- Opening Delimiter -

### config.mk
export PLATFORM = sky130hd
export DESIGN_NAME = hla_ctrl
export DESIGN_NICKNAME = d
export VERILOG_FILES = /design/src/design/hla_pkg.sv /design/src/design/hla_ctrl.sv
export SDC_FILE = /design/constraint.sdc
export NUM_CORES = 1
export LEC_CHECK = 0
export BUFFER_PORTS_ARGS = -buffer_cell sky130_fd_sc_hd__buf_4
export CORE_UTILIZATION = 46
export DETAILED_ROUTE_END_ITERATION = 10
export MAX_ROUTING_LAYER = met4
export PLACE_DENSITY_LB_ADDON = 0.3
export SETUP_SLACK_MARGIN = 0.2
export SYNTH_ARGS = -nofsm -noshare
export SYNTH_HDL_FRONTEND = slang
export SYNTH_SLANG_ARGS = --single-unit
### constraint.sdc
create_clock -name i_clk -period 2.1 [get_ports i_clk]
set_clock_uncertainty 0.15 [all_clocks]
set_input_delay 0.105 -clock i_clk [delete_from_list [all_inputs] [get_ports i_clk]]
set_output_delay 0.105 -clock i_clk [all_outputs]
set_load 0.01 [all_outputs]
### src/design/hla_pkg.sv
`default_nettype none
// ----------------------------------------------------------------------------
// hla_pkg
// Shared types and constants of the compacting region allocator.
// ----------------------------------------------------------------------------
package hla_pkg;

    localparam int MAX_REGIONS_DEF = 64;
    localparam int ADDR_BITS_DEF   = 32;
    localparam logic [31:0] TOTAL_SIZE_RST = 32'd16777216;

    // APB byte address of the total_size register
    localparam logic [1:0] ADDR_TOTAL_SIZE = 2'd0;

    localparam logic [1:0] ACT_INIT  = 2'd0;
    localparam logic [1:0] ACT_ALLOC = 2'd1;
    localparam logic [1:0] ACT_FREE  = 2'd2;
    localparam logic [1:0] ACT_RSVD  = 2'd3;

    localparam logic [1:0] ST_OK      = 2'd0;
    localparam logic [1:0] ST_NOSPACE = 2'd1;
    localparam logic [1:0] ST_NOOWNER = 2'd2;
    localparam logic [1:0] ST_FULL    = 2'd3;

    typedef enum logic [3:0] {
        S_IDLE,
        S_DISPATCH,
        S_FIT_RD,
        S_FIT_CHK,
        S_SUM_RD,
        S_SUM_CHK,
        S_CMP_RD,
        S_CMP_WR,
        S_SPLIT,
        S_SHIFT_RD,
        S_SHIFT_WR,
        S_FREE_RD,
        S_FREE_CHK,
        S_DONE
    } t_state;

    typedef struct packed {
        logic start_op;    // latch input item
        logic do_init;
        logic clr_i;       // scan index to 0
        logic inc_i;
        logic rd_i;        // issue read at scan index
        logic fit_chk;     // update fit candidate
        logic sum_chk;     // accumulate free bytes, flag a free entry
        logic cmp_start;   // set write index 1, next = merged
        logic cmp_wr;      // move occupied entry
        logic cmp_fin;     // write entry 0, set count
        logic split_rd;    // read entry k
        logic split_go;    // apply owner, start shifting
        logic shift_rd;
        logic shift_wr;
        logic shift_fin;   // write new free entry
        logic free_chk;
        logic set_status;
        logic [1:0] status;
        logic out_load;
    } t_cmd;

    typedef struct packed {
        logic [1:0] action;
        logic owner_zero;
        logic need_gt_free;
        logic scan_end;     // scan index == count
        logic fit_found;
        logic rd_hit;       // read owner == request owner
        logic nfree_zero;
        logic rest_zero;
        logic table_full;
        logic shift_end;    // shift index == k+1
        logic compacted;
        logic out_busy;
    } t_sts;

endpackage
`default_nettype wire

### src/design/hla_ctrl.sv
`default_nettype none
// ----------------------------------------------------------------------------
// hla_ctrl
// Sequencer for init, allocate (scan, compact, split) and free.
// ----------------------------------------------------------------------------
module hla_ctrl (
    input  wire logic          i_clk,
    input  wire logic          i_rst_n,
    input  wire logic          i_start,
    input  hla_pkg::t_sts      i_sts,
    output logic               o_ready,
    output hla_pkg::t_cmd      o_cmd
);

    hla_pkg::t_state r_state, n_state;

    always_ff @(posedge i_clk) begin
        if (!i_rst_n) begin
            r_state <= hla_pkg::S_IDLE;
        end else begin
            r_state <= n_state;
        end
    end

    always_comb begin
        n_state = r_state;
        unique case (r_state)
            hla_pkg::S_IDLE: if (i_start) n_state = hla_pkg::S_DISPATCH;
            hla_pkg::S_DISPATCH: begin
                if (i_sts.action == hla_pkg::ACT_ALLOC) begin
                    if (i_sts.owner_zero || i_sts.need_gt_free) n_state = hla_pkg::S_DONE;
                    else n_state = hla_pkg::S_FIT_RD;
                end else if (i_sts.action == hla_pkg::ACT_FREE) begin
                    if (i_sts.owner_zero) n_state = hla_pkg::S_DONE;
                    else n_state = hla_pkg::S_FREE_RD;
                end else begin
                    n_state = hla_pkg::S_DONE;
                end
            end
            hla_pkg::S_FIT_RD: begin
                if (!i_sts.scan_end) n_state = hla_pkg::S_FIT_CHK;
                else if (i_sts.fit_found) n_state = hla_pkg::S_SPLIT;
                else if (i_sts.compacted) n_state = hla_pkg::S_DONE;
                else n_state = hla_pkg::S_SUM_RD;
            end
            hla_pkg::S_FIT_CHK: n_state = hla_pkg::S_FIT_RD;
            hla_pkg::S_SUM_RD: begin
                if (!i_sts.scan_end) n_state = hla_pkg::S_SUM_CHK;
                else if (i_sts.nfree_zero) n_state = hla_pkg::S_DONE;
                else n_state = hla_pkg::S_CMP_RD;
            end
            hla_pkg::S_SUM_CHK: n_state = hla_pkg::S_SUM_RD;
            hla_pkg::S_CMP_RD: begin
                if (!i_sts.scan_end) n_state = hla_pkg::S_CMP_WR;
                else n_state = hla_pkg::S_FIT_RD;
            end
            hla_pkg::S_CMP_WR: n_state = hla_pkg::S_CMP_RD;
            hla_pkg::S_SPLIT: begin
                if (!i_sts.rest_zero && i_sts.table_full) n_state = hla_pkg::S_DONE;
                else if (i_sts.rest_zero) n_state = hla_pkg::S_DONE;
                else n_state = hla_pkg::S_SHIFT_RD;
            end
            hla_pkg::S_SHIFT_RD: begin
                if (i_sts.shift_end) n_state = hla_pkg::S_DONE;
                else n_state = hla_pkg::S_SHIFT_WR;
            end
            hla_pkg::S_SHIFT_WR: n_state = hla_pkg::S_SHIFT_RD;
            hla_pkg::S_FREE_RD: begin
                if (i_sts.scan_end) n_state = hla_pkg::S_DONE;
                else n_state = hla_pkg::S_FREE_CHK;
            end
            hla_pkg::S_FREE_CHK: begin
                if (i_sts.rd_hit) n_state = hla_pkg::S_DONE;
                else n_state = hla_pkg::S_FREE_RD;
            end
            hla_pkg::S_DONE: if (!i_sts.out_busy) n_state = hla_pkg::S_IDLE;
            default: n_state = hla_pkg::S_IDLE;
        endcase
    end

    always_comb begin
        o_cmd = '0;
        o_ready = 1'b0;
        unique case (r_state)
            hla_pkg::S_IDLE: begin
                o_ready = 1'b1;
                o_cmd.start_op = i_start;
            end
            hla_pkg::S_DISPATCH: begin
                o_cmd.clr_i = 1'b1;
                o_cmd.set_status = 1'b1;
                o_cmd.status = hla_pkg::ST_OK;
                if (i_sts.action == hla_pkg::ACT_INIT) o_cmd.do_init = 1'b1;
                if ((i_sts.action == hla_pkg::ACT_ALLOC || i_sts.action == hla_pkg::ACT_FREE)
                    && i_sts.owner_zero) o_cmd.status = hla_pkg::ST_NOOWNER;
                else if (i_sts.action == hla_pkg::ACT_ALLOC && i_sts.need_gt_free)
                    o_cmd.status = hla_pkg::ST_NOSPACE;
            end
            hla_pkg::S_FIT_RD: begin
                o_cmd.rd_i = 1'b1;
                if (i_sts.scan_end) begin
                    o_cmd.clr_i = 1'b1;
                    if (i_sts.fit_found) o_cmd.split_rd = 1'b1;
                    else if (i_sts.compacted) begin
                        o_cmd.set_status = 1'b1;
                        o_cmd.status = hla_pkg::ST_NOSPACE;
                    end
                end
            end
            hla_pkg::S_FIT_CHK: begin
                o_cmd.fit_chk = 1'b1;
                o_cmd.inc_i = 1'b1;
            end
            hla_pkg::S_SUM_RD: begin
                o_cmd.rd_i = 1'b1;
                if (i_sts.scan_end) begin
                    o_cmd.clr_i = 1'b1;
                    if (i_sts.nfree_zero) begin
                        o_cmd.set_status = 1'b1;
                        o_cmd.status = hla_pkg::ST_NOSPACE;
                    end else begin
                        o_cmd.cmp_start = 1'b1;
                    end
                end
            end
            hla_pkg::S_SUM_CHK: begin
                o_cmd.sum_chk = 1'b1;
                o_cmd.inc_i = 1'b1;
            end
            hla_pkg::S_CMP_RD: begin
                o_cmd.rd_i = 1'b1;
                if (i_sts.scan_end) begin
                    o_cmd.cmp_fin = 1'b1;
                    o_cmd.clr_i = 1'b1;
                end
            end
            hla_pkg::S_CMP_WR: begin
                o_cmd.cmp_wr = 1'b1;
                o_cmd.inc_i = 1'b1;
            end
            hla_pkg::S_SPLIT: begin
                if (!i_sts.rest_zero && i_sts.table_full) begin
                    o_cmd.set_status = 1'b1;
                    o_cmd.status = hla_pkg::ST_FULL;
                end else begin
                    o_cmd.split_go = 1'b1;
                end
            end
            hla_pkg::S_SHIFT_RD: begin
                if (i_sts.shift_end) o_cmd.shift_fin = 1'b1;
                else o_cmd.shift_rd = 1'b1;
            end
            hla_pkg::S_SHIFT_WR: o_cmd.shift_wr = 1'b1;
            hla_pkg::S_FREE_RD: begin
                o_cmd.rd_i = 1'b1;
                if (i_sts.scan_end) begin
                    o_cmd.set_status = 1'b1;
                    o_cmd.status = hla_pkg::ST_NOOWNER;
                end
            end
            hla_pkg::S_FREE_CHK: begin
                o_cmd.free_chk = 1'b1;
                o_cmd.inc_i = 1'b1;
            end
            hla_pkg::S_DONE: o_cmd.out_load = !i_sts.out_busy;
            default: ;
        endcase
    end

endmodule
`default_nettype wire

- Closing Delimiter -

WORK REQUEST:
Go through the data and copy every line that includes "entry".

RESULT FOR THIS EXERCISE:
        logic sum_chk;     // accumulate free bytes, flag a free entry
        logic cmp_wr;      // move occupied entry
        logic cmp_fin;     // write entry 0, set count
        logic split_rd;    // read entry k
        logic shift_fin;   // write new free entry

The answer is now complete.